### INFORMATION SUPPLIED

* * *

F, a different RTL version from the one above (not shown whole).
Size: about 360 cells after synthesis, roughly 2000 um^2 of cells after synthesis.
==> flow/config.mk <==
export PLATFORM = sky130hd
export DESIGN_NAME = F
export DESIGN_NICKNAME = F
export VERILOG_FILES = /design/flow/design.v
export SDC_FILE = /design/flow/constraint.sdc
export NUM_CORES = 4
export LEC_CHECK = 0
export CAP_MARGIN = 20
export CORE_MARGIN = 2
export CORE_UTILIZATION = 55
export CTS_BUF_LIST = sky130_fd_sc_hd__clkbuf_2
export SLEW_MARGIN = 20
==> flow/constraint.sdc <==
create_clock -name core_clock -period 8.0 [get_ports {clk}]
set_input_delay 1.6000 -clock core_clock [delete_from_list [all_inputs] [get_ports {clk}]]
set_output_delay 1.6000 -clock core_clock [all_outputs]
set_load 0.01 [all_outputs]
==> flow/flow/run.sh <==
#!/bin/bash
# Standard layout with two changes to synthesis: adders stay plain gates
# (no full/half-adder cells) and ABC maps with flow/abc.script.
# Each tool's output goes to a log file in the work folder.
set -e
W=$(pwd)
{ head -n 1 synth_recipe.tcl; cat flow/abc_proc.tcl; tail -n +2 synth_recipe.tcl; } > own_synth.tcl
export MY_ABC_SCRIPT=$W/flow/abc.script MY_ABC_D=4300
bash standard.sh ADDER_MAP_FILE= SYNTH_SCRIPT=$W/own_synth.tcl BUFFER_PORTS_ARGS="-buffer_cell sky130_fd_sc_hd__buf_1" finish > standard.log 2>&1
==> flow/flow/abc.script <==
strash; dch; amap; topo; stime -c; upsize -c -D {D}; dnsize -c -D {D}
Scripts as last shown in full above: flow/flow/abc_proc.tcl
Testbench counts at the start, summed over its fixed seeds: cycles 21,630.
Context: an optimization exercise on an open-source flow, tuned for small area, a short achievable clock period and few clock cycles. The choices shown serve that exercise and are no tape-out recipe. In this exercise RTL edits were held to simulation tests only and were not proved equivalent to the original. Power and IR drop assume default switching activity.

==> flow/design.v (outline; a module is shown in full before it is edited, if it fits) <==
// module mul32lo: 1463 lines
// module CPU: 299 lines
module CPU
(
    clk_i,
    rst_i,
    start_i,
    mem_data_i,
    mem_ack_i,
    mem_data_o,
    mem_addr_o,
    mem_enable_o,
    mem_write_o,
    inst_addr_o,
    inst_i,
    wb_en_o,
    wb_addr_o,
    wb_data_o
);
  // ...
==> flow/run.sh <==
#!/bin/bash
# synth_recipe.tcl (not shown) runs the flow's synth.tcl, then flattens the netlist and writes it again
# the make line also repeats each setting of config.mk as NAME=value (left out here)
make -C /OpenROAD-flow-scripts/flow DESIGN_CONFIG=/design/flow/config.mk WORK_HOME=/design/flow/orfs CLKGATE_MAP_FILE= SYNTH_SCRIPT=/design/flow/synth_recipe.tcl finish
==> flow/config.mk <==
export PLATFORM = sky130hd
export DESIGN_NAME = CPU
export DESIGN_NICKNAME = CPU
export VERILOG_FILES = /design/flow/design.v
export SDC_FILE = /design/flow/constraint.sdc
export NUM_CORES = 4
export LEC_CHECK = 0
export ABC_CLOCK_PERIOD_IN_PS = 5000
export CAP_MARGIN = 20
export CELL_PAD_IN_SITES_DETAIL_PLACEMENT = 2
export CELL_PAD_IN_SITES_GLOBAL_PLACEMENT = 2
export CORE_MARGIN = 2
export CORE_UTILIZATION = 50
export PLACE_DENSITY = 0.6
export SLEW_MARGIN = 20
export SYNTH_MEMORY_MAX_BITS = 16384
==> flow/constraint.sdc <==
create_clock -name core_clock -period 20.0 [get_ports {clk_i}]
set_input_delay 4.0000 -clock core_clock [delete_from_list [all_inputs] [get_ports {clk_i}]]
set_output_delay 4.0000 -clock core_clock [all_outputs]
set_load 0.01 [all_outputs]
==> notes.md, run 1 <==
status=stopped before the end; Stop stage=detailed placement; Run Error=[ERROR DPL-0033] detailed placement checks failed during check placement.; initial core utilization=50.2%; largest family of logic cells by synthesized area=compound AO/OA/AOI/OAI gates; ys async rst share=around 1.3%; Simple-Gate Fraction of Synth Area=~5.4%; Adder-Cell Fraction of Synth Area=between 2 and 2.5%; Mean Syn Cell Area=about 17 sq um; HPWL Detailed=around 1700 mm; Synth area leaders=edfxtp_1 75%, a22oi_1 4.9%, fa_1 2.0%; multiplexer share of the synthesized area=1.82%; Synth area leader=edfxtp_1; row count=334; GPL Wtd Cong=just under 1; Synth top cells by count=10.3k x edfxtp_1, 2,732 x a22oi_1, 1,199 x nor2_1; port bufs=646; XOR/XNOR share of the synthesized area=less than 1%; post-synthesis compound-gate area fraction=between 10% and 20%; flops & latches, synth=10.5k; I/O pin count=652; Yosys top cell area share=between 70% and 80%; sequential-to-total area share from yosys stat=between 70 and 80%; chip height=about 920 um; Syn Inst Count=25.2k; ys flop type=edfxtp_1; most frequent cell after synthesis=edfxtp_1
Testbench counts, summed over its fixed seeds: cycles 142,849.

### YOUR TASK
Lines that contain "with" are to be copied from the records above.

### RESPONSE TO THIS EXERCISE
# Standard layout with two changes to synthesis: adders stay plain gates
# (no full/half-adder cells) and ABC maps with flow/abc.script.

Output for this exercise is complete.